Presidents Who Owned All of the “Ernest” Movies on VHS

August 12, 2011

-Ronald Reagan (thought Ernest was a great American hero)
-George HW Bush (his kids loved them)

This America Day in History

July 4, 2009

-1776: Many future presidents sign the Declaration of Independence.
-1804: Thomas Jefferson unintentionally changes history when he reveals to Aaron Burr that Alexander Hamilton was the one who sprayed the “Burr’s a douchebag” graffiti on the walls of the Capitol building
-1820: James Monroe accidentally sets Vice President Daniel D. Tompkins’s house on fire with poorly-constructed homemade fireworks. (Monroe would never confess to it, though he always promised Tompkins that he would “find those British tomfoolers who undoubtedly perpetrated the crime…undoubtedly.”)
-1825: John Q. Adams drunkenly calls up the king of England asking, “Baby, can’t we give this thing another try?” before being hung up on. He then cried, vomited, cried into his vomit, and passed out on his couch holding a map of the British Isles and a light beer.
-1829: Andrew Jackson does some crazy shit.
-1830: Andrew Jackson does some crazy shit.
-1831: Andrew Jackson does some crazy shit.
-1832: Andrew Jackson does some crazy shit.
-1833: Andrew Jackson does some crazy shit.
-1834: Andrew Jackson takes a nap because he has a migraine, yet still manages to shoot someone.
-1835: Andrew Jackson does some crazy shit.
-1836: Andrew Jackson does some crazy shit.
-1837: Andrew Jackson does some crazy shit after breaking into the White House to party with Martin Van Buren.
-1856: Franklin Pierce sets the record for most ladies ever brought back to the White House after a night on the town.
-1858: James Buchanan sets the record for most men ever brought back to the White House after a night on the town.
-1869: Ulysses S. Grant has some friends over to celebrate.
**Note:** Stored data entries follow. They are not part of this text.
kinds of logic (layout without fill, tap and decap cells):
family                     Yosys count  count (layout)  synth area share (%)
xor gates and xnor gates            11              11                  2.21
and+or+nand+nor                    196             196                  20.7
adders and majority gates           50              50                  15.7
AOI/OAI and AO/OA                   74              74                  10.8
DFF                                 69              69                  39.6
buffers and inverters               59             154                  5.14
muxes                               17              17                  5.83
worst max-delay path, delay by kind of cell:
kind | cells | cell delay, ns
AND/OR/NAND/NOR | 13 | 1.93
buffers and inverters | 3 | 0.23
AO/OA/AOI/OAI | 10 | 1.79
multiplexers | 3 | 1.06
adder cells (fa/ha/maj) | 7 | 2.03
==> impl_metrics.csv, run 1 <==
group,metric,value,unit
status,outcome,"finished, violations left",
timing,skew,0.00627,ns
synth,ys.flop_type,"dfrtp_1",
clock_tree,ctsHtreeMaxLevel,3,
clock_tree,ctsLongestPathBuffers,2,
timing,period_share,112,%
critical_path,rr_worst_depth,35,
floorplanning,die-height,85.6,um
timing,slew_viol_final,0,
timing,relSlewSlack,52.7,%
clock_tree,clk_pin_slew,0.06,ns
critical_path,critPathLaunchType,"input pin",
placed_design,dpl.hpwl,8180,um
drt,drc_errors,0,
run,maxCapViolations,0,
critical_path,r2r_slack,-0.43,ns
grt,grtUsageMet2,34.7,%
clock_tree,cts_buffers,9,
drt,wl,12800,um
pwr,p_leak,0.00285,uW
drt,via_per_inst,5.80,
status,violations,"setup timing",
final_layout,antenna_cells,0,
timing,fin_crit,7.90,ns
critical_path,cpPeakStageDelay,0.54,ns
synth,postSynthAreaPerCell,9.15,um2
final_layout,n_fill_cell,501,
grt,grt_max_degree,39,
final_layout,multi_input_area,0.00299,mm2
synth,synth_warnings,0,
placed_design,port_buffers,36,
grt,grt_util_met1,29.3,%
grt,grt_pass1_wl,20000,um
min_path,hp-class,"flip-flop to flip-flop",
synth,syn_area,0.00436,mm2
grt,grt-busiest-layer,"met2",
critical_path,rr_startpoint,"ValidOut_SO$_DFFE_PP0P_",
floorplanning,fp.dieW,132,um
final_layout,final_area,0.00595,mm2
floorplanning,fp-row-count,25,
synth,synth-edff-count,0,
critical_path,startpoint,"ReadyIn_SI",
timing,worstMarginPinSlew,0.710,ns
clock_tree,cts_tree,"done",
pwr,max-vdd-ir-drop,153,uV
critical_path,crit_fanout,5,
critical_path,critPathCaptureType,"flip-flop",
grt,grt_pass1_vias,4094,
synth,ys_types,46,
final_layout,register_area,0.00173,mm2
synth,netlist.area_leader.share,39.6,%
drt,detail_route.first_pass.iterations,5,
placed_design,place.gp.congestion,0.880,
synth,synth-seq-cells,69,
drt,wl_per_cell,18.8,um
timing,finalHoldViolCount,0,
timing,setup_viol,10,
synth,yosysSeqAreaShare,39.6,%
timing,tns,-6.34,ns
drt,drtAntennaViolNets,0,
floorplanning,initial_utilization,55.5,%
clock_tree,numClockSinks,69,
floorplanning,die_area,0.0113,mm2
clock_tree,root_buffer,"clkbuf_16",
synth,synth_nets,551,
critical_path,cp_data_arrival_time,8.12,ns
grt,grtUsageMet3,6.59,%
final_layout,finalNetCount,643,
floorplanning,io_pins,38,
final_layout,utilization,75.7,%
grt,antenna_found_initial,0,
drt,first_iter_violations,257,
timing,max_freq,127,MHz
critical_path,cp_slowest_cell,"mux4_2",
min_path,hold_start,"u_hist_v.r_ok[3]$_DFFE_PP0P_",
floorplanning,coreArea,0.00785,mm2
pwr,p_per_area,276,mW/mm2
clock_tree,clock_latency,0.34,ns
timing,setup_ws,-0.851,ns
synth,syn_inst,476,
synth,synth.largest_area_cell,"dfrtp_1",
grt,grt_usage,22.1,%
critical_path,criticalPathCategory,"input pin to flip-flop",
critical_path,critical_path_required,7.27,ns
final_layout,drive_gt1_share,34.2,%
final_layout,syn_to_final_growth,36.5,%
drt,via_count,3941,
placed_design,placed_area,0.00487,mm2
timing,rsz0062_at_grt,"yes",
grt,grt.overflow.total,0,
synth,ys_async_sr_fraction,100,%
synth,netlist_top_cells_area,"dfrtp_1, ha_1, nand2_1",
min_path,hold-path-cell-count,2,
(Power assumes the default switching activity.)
===== src/rtl/id_char_tx.sv =====
// id_char_tx: serialises a loaded identifier string one character per clock
// and drives alongside each character the verdict an identifier recogniser
// is expected to give for it (letter followed by one or more digits).
module id_char_tx #(
    parameter int          MAX_LEN   = 8,
    parameter logic [7:0]  IDLE_CHAR = 8'd32
) (
    input  logic                           clk,
    input  logic                           reset,
    input  logic                           load_valid,
    output logic                           load_ready,
    input  logic [8*MAX_LEN-1:0]           load_data,
    input  logic [$clog2(MAX_LEN+1)-1:0]   load_len,
    output logic [7:0]                     char,
    output logic                           char_valid,
    output logic                           match,
    output logic                           busy,
    output logic                           done
);

    localparam int LW = $clog2(MAX_LEN + 1);

    typedef enum logic [1:0] {IDLE, SEND, GAP} state_t;
    typedef enum logic [1:0] {T_START, T_LET, T_DIG, T_ERR} trk_t;
    typedef enum logic [1:0] {C_L, C_D, C_O} cls_t;

    state_t               state;
    trk_t                 trk;
    logic [LW-1:0]        index;
    logic [LW-1:0]        len_q;
    logic [8*MAX_LEN-1:0] buf_q;
    logic [7:0]           next_char;
    logic [LW-1:0]        len_eff;
    trk_t                 trk_load;
    trk_t                 trk_send;

    // Unsigned byte compares only; anything outside the two ranges, including
    // codes >= 128, is "other".
    function automatic cls_t classify(input logic [7:0] c);
        if ((c >= 8'd65 && c <= 8'd90) || (c >= 8'd97 && c <= 8'd122))
            return C_L;
        else if (c >= 8'd48 && c <= 8'd57)
            return C_D;
        else
            return C_O;
    endfunction

    function automatic trk_t trk_next(input trk_t t, input logic [7:0] c);
        cls_t cl;
        cl = classify(c);
        case (t)
            T_START: return (cl == C_L) ? T_LET : T_ERR;
            T_LET:   return (cl == C_L) ? T_LET : ((cl == C_D) ? T_DIG : T_ERR);
            T_DIG:   return (cl == C_D) ? T_DIG : T_ERR;
            default: return T_ERR;
        endcase
    endfunction

    // Requested lengths beyond the buffer are clamped to the buffer size.
    function automatic logic [LW-1:0] sat_len(input logic [LW-1:0] n);
        if (n > LW'(MAX_LEN))
            return LW'(MAX_LEN);
        else
            return n;
    endfunction

    assign load_ready = (state == IDLE);
    assign len_eff    = sat_len(load_len);
    assign trk_load   = trk_next(T_START, load_data[7:0]);
    assign trk_send   = trk_next(trk, next_char);

    // Select the buffered character at the current index.
    always_comb begin
        next_char = buf_q[7:0];
        for (int k = 0; k < MAX_LEN; k++) begin
            if (index == LW'(k))
                next_char = buf_q[8*k +: 8];
        end
    end

    // String buffer: captured only on an accepted load so it is stable mid-string.
    always_ff @(posedge clk) begin
        if (load_valid && load_ready)
            buf_q <= load_data;
    end

    // Control FSM; outputs are registered so the state always names what is on the bus.
    always_ff @(posedge clk or posedge reset) begin
        if (reset) begin
            state      <= IDLE;
            trk        <= T_START;
            index      <= '0;
            len_q      <= '0;
            char       <= IDLE_CHAR;
            char_valid <= 1'b0;
            match      <= 1'b0;
            busy       <= 1'b0;
            done       <= 1'b0;
        end else begin
            case (state)
                IDLE: begin
                    done <= 1'b0;
                    // A zero-length load is consumed without leaving IDLE.
                    if (load_valid && len_eff != '0) begin
                        len_q      <= len_eff;
                        index      <= LW'(1);
                        trk        <= trk_load;
                        match      <= (trk_load == T_DIG);
                        char       <= load_data[7:0];
                        char_valid <= 1'b1;
                        busy       <= 1'b1;
                        state      <= SEND;
                    end
                end
                SEND: begin
                    if (index == len_q) begin
                        char       <= IDLE_CHAR;
                        char_valid <= 1'b0;
                        match      <= 1'b0;
                        busy       <= 1'b0;
                        done       <= 1'b1;
                        state      <= GAP;
                    end else begin
                        char  <= next_char;
                        trk   <= trk_send;
                        match <= (trk_send == T_DIG);
                        index <= index + LW'(1);
                    end
                end
                GAP: begin
                    done  <= 1'b0;
                    state <= IDLE;
                end
                default: state <= IDLE;
            endcase
        end
    end

endmodule


===== config.mk =====
export PLATFORM = sky130hd
export DESIGN_NAME = id_char_tx
export DESIGN_NICKNAME = d
export VERILOG_FILES = /design/src/rtl/id_char_tx.sv
export SDC_FILE = /design/constraint.sdc
export NUM_CORES = 1
export LEC_CHECK = 0
export ABC_AREA = 1
export BUFFER_PORTS_ARGS = -buffer_cell sky130_fd_sc_hd__buf_4
export CAP_MARGIN = 30
export CORE_MARGIN = 2
export CORE_UTILIZATION = 32
export DETAILED_ROUTE_END_ITERATION = 7
export MAX_ROUTING_LAYER = met4
export PLACE_DENSITY_LB_ADDON = 0.15
export SYNTH_ARGS = -nofsm -noshare
export SYNTH_HDL_FRONTEND = slang
export SYNTH_SLANG_ARGS = --single-unit

===== constraint.sdc =====
create_clock -name clk -period 5.3 [get_ports clk]
set_input_delay 0 -clock clk [delete_from_list [all_inputs] [get_ports clk]]
set_output_delay 0 -clock clk [all_outputs]
set_load 0.1 [all_outputs]
$ cat src/rtl/cpu_fetch.sv
// cpu_fetch: instruction fetch stage.
// Holds the program counter, drives the instruction memory address and
// registers the returned word into the decode-stage pipeline register.
// Precedence on every edge: idle, redirect, hazard hold, halted, normal fetch.

`ifndef HALT
`define HALT 5'b00001
`endif

module cpu_fetch #(
   parameter logic [7:0]  RESET_PC = 8'h00,
   parameter logic [15:0] NOP_IR   = 16'h0000
) (
   input  logic        clock,
   input  logic        reset,
   input  logic        state,
   input  logic        stall,
   input  logic        branch_taken,
   input  logic [7:0]  branch_target,
   input  logic [15:0] i_datain,
   output logic [7:0]  i_addr,
   output logic [15:0] id_ir,
   output logic [7:0]  id_pc,
   output logic        fetch_halted
);

   logic [7:0]  pcQ;
   logic [7:0]  pcD;
   logic [15:0] irQ;
   logic [15:0] irD;
   logic [7:0]  idPcQ;
   logic [7:0]  idPcD;
   logic        haltedQ;
   logic        haltedD;
   logic [4:0]  opcode;
   logic        isHalt;

   assign opcode = i_datain[15:11];
   assign isHalt = (opcode == `HALT);

   // The memory address is the pc itself so the instruction word comes back
   // within the same cycle; all other outputs come straight from registers,
   // which keeps i_datain away from every output combinationally.
   assign i_addr       = pcQ;
   assign id_ir        = irQ;
   assign id_pc        = idPcQ;
   assign fetch_halted = haltedQ;

   // Next-state selection. Idle forces the reset image, a redirect squashes
   // whatever was fetched this cycle (including a wrong-path HALT), a stall
   // freezes everything, and once halted the stage only emits bubbles while
   // parking the pc on the address after the HALT.
   always_comb begin
      pcD     = pcQ;
      irD     = irQ;
      idPcD   = idPcQ;
      haltedD = haltedQ;
      if (!state) begin
         pcD     = RESET_PC;
         irD     = NOP_IR;
         idPcD   = 8'h00;
         haltedD = 1'b0;
      end else if (branch_taken) begin
         pcD     = branch_target;
         irD     = NOP_IR;
         idPcD   = 8'h00;
         haltedD = 1'b0;
      end else if (stall) begin
         pcD     = pcQ;
         irD     = irQ;
         idPcD   = idPcQ;
         haltedD = haltedQ;
      end else if (haltedQ) begin
         pcD     = pcQ;
         irD     = NOP_IR;
         idPcD   = 8'h00;
         haltedD = 1'b1;
      end else begin
         pcD     = pcQ + 8'd1;
         irD     = i_datain;
         idPcD   = pcQ;
         haltedD = isHalt;
      end
   end

   // State registers; the active-low reset is asynchronous so it aborts any
   // fetch, stall or halt condition without waiting for a clock edge.
   always_ff @(posedge clock or negedge reset) begin
      if (!reset) begin
         pcQ     <= RESET_PC;
         irQ     <= NOP_IR;
         idPcQ   <= 8'h00;
         haltedQ <= 1'b0;
      end else begin
         pcQ     <= pcD;
         irQ     <= irD;
         idPcQ   <= idPcD;
         haltedQ <= haltedD;
      end
   end

endmodule

$ cat config.mk
export PLATFORM = sky130hd
export DESIGN_NAME = cpu_fetch
export DESIGN_NICKNAME = d
export VERILOG_FILES = /design/src/rtl/cpu_fetch.sv
export SDC_FILE = /design/constraint.sdc
export NUM_CORES = 1
export LEC_CHECK = 0
export CELL_PAD_IN_SITES_DETAIL_PLACEMENT = 0
export CELL_PAD_IN_SITES_GLOBAL_PLACEMENT = 1
export CORE_MARGIN = 1
export CORE_UTILIZATION = 34
export DETAILED_ROUTE_END_ITERATION = 10
export GPL_TIMING_DRIVEN = 0
export PLACE_DENSITY = 0.84
export REMOVE_ABC_BUFFERS = 1
export SLEW_MARGIN = 10
export SYNTH_ARGS = -nofsm -noshare
export SYNTH_HDL_FRONTEND = slang
export SYNTH_SLANG_ARGS = --single-unit
$ cat constraint.sdc
create_clock -name clock -period 1.9 [get_ports clock]
set_input_delay 0.19 -clock clock [delete_from_list [all_inputs] [get_ports clock]]
set_output_delay 0.19 -clock clock [all_outputs]
set_load 0.005 [all_outputs]
==> results.cfg <==
[critical_path]
worstPathBufferInverterCount = 1
path_class = register to output port
critical_path_cell_sequence = clkdlybuf4s50_1
worst_r2r_endpoint = id_ir[8]
number_of_gates_on_the_worst_path_with_buffers_counted = 1
rr_startpoint = fetch_halted
timing.critical_path.from_type = register
r2r.worst_path.cells = 2
r2r_setup_slack_ns = 0.32
cp_max_fo = 10
critical-path-max-stage-delay_ns = 0.71
critPathArrivalTime_ns = 1.61
cp.required_ns = 1.71
cell_family_contributing_the_most_delay_on_the_critical_path = flip-flops
crit_path_start = fetch_halted
cp-endpoint = fetch_halted
setup.worst_path.end_class = output port
cpMaxStageDelayCell = dfrtp_1

[global_routing]
grt.overflow.total = 0
groute.usage.overall_pct = 18.5
first_global_vias = 1183
antenna_found_initial = 0
grt_start_max_net_pins = 34
grt_first_pass_wirelength_mm = 6.02

[sta]
final_count_of_hold_timing_violations = 0
relSlewSlack_pct = 50.5
report.final.setup_viol = 0
timing.final.crit_period_ns = 1.80
final.period_utilization_pct = 94.7
timing.final.max_slew_violations = 0
tightestPinTransition_ns = 0.742
fmaxAchievable_mhz = 556
final.setup_skew_ns = 0.00434
rsz_0062_raised_after_global_routing = no
layout_setup_ws_ns = 0.101

[floorplanning]
effective_utilization_at_floorplan_pct = 36.0
placement_rows = 23
dieHeight_um = 67.6
num_io_pins = 62
die-area_um2 = 4560
die_w_um = 67.6
core_um2 = 4060

[placed_design]
io_buffers = 61
gpl.final_weighted_congestion = 0.796
detailedPlace.worstSlack_ns = -0.610
detailed_place_hpwl_mm = 2.48

[logic_synthesis]
post_synth.cell_area_avg_um2 = 12.1
netlist_area_um2 = 1460
synth_ff_type = dfrtp_1
ys_seq_area_share_pct = 56.5
synth-seq-cells = 33
synthCells = 121
yosysUniqueCellTypes = 38
async_reset_ff_share_pct = 100
synth_edf_count = 0
yosysWarnings = 0

[clocking]
cts_tree = yes
numCtsBuffers = 5
clk_path_buf_depth = 2
clk_pin_slew_worst_paths_ns = 0.07
htree_num_levels = 2
cts.sink_count = 33
clkLatencyLatePin_ns = 0.28
clk_root_buffer_cell = clkbuf_8

[routing]
detail_route.vias_per_cell = 5.25
postRouteAntennaNets = 0
drt-wirelength-per-cell_um = 16.2
vias = 1229
route.final.wire_length_mm = 3.80
drc_errors = 0
firstDrtPassIters = 4
dr.first_iter.drc_count = 62

[power]
power_density_nw_per_um2 = 673
leakage_uw = 0.000929
ir_drop_v = 0.000399

[cells_and_area]
number_of_nets_in_the_final_layout = 213
drive_gt1_share_pct = 8.70
diodes = 0
area.growth.synth_to_final_pct = 50.3
finished_core_util_pct = 54.1

[flow_run]
max-cap-violations = 0

[min_path]
hold_crit_class = primary input to asynchronous set/reset pin

[outcome]
run_status = finished, final reports clean
metal layers:
layer	wire length (um)	track usage, %
met1	1770	24.9
met2	1780	27.8
met3	208	5.57
met4	40	6.38
met5	0	0
stage by stage:
step	cell area [um2]	power, uW	setup TNS (ns)	std cells	hold slack, ns
floorplan	1400	830	0	112	-0.106
global placement	2080	981	-8.77	223	0.487
detailed placement	2070	985	-8.65	223	0.295
CTS	2190	1500	0	233	0.504
global route	2200	1560	0	234	0.501
finish	2200	1480	0	234	0.501
where the power goes:
| group | switching [uW] | total, uW | internal, uW |
|---|---|---|---|
| registers | 28.1 | 757 | 729 |
| logic | 88.8 | 222 | 133 |
| clock network | 246 | 499 | 254 |
| total | 363 | 1480 | 1120 |
cell usage after synthesis, types with 2 or more instances:
master   count  area [um2]
nor3b_1      2        15.0
nand2_1      5        18.8
dfrtp_1     33         826
buf_4        3        22.5
nand3_1      2        10.0
a22o_1      21         184
buf_2        4        20.0
o21ai_0      7        35.0
nor2_1       8        30.0
xnor2_1      3        26.3
a21oi_1      4        20.0
and2_1       2        12.5
a31oi_1      2        12.5
worst min path at each step:
stage | from | end | slack, ns | depth (start not counted)
3_5_place_dp | reset | id_pc[6] | 0.30 | 1
4_1_cts | i_datain[1] | id_ir[1] | 0.50 | 2
5_1_grt | i_datain[1] | id_ir[1] | 0.50 | 2
3_3_place_gp | id_ir[8] | id_ir[8] | 0.49 | 1
6_report | reset | id_pc[6] | 0.50 | 2
2_1_floorplan | reset | fetch_halted | -0.11 | 0
cell type report:
cell class / count / area [um2]
fillers: 361 / 1860
flip-flops and latches: 33 / 826
repair buffers: 63 / 622
multi-input cells: 79 / 599
clock buffers: 6 / 72.6
well taps: 50 / 62.6
clock inverters: 2 / 10.0
inverters: 1 / 3.75
sequential cells by signal (all words and copies together) (netlist names):
register      count
i_addr            8
id_pc             8
id_ir            16
fetch_halted      1
cells in the final DEF, fill, tap and decap left out, types with 2 or more instances in the layout:
cell / netlist / final
xnor2_1: 3 / 3
nor4b_4: 1 / 2
and2_1: 2 / 2
nand3_1: 2 / 2
a21oi_1: 4 / 4
clkbuf_8: 0 / 5
nor3b_1: 2 / 2
o21ai_0: 7 / 7
a22o_1: 21 / 21
nor2_1: 8 / 8
clkinv_2: 0 / 2
a31oi_1: 2 / 2
nand2_1: 5 / 5
clkdlybuf4s50_1: 0 / 59
dfrtp_1: 33 / 33
what timing repair did:
action | 4_1_cts | 5_1_grt
pin swaps | 1 | 0
buffers inserted | 0 | 1
hold buffers | 1 | 0
resized for setup | 3 | 0
cloned | 1 | 0
hold endpoints to repair | 32 | 0
endpoints found under the setup margin | 22 | 1
cells by family after synthesis:
logic type | Yosys count | synth area share [%]
simple gates | 29 | 13.0
compound gates | 43 | 22.3
flops | 33 | 56.5
xor+xnor | 4 | 2.40
mux | 1 | 0.685
fa+ha+maj | 1 | 0.856
buf+inv | 10 | 4.19
(Power assumes the default switching activity.)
They end up staying for eight years.
-1882: Chester A. Arthur wonders why the hell he’s president.
-1898: William McKinley, fulfilling a promise to the US Army, shaves his body and eats a bug for winning the Spanish-American War.
-1901 to 1908: Theodore Roosevelt does things that are so awesome, manly, and patriotic, Congress officially changes the name of the day Teddy Roosevelt Is Awesome Day.
-1913: Woodrow Wilson hangs out with some Civil War veterans, hoping to hear extraordinary war stories. He is slightly disappointed when he is told he’s the one that has to give a talk, not the veterans.
-1929: Herbert Hoover renames Teddy Roosevelt Is Awesome Day by signing the the July 4 Name Act. This is widely regarded as the worst thing Hoover did during his administration.
-1934: Franklin Roosevelt tries to distract the nation from the Great Depression by ski-jumping over a shark. For a day, the country rebounds, but the prosperity quickly ends when someone points out he was sitting in a chair the whole time.
-1967: Lyndon Johnson thinks the fireworks outside are getting a little too close to the White House.
-1979: Jimmy Carter is horrifyingly embarrassed by his brother Billy, who insists on drinking heavily. He stops drinking soon after he passes out on the White House lawn. There were hundreds of witnesses, and the Washington Post reported there were “cans of Billy Beer and peanut shells littering the White House lawn for a day and a half, at which point the president’s brother regained consciousness and urinated on a tree.”
-1982: Ronald Reagan watches Star Wars; he doesn’t get it, but he likes the title.
-1990: George H.W. Bush scolds and then grounds VP Dan Quayle for playing fireworks.
-1996: Bill Clinton has a barbecue with all his rowdy friends. Somehow, a slip-and-slide ends up in a tree. This would remain there for the remainder of his presidency.

Presidents who Once Dug a Hole in a Field for Reasons They Didn’t Understand

April 14, 2009

-Grover Cleveland
-Martin Van Buren
-Andrew Jackson
-Benjamin Harrison
-George H.W. Bush*

*NOTE: GHW Bush was the only president to do this while in office.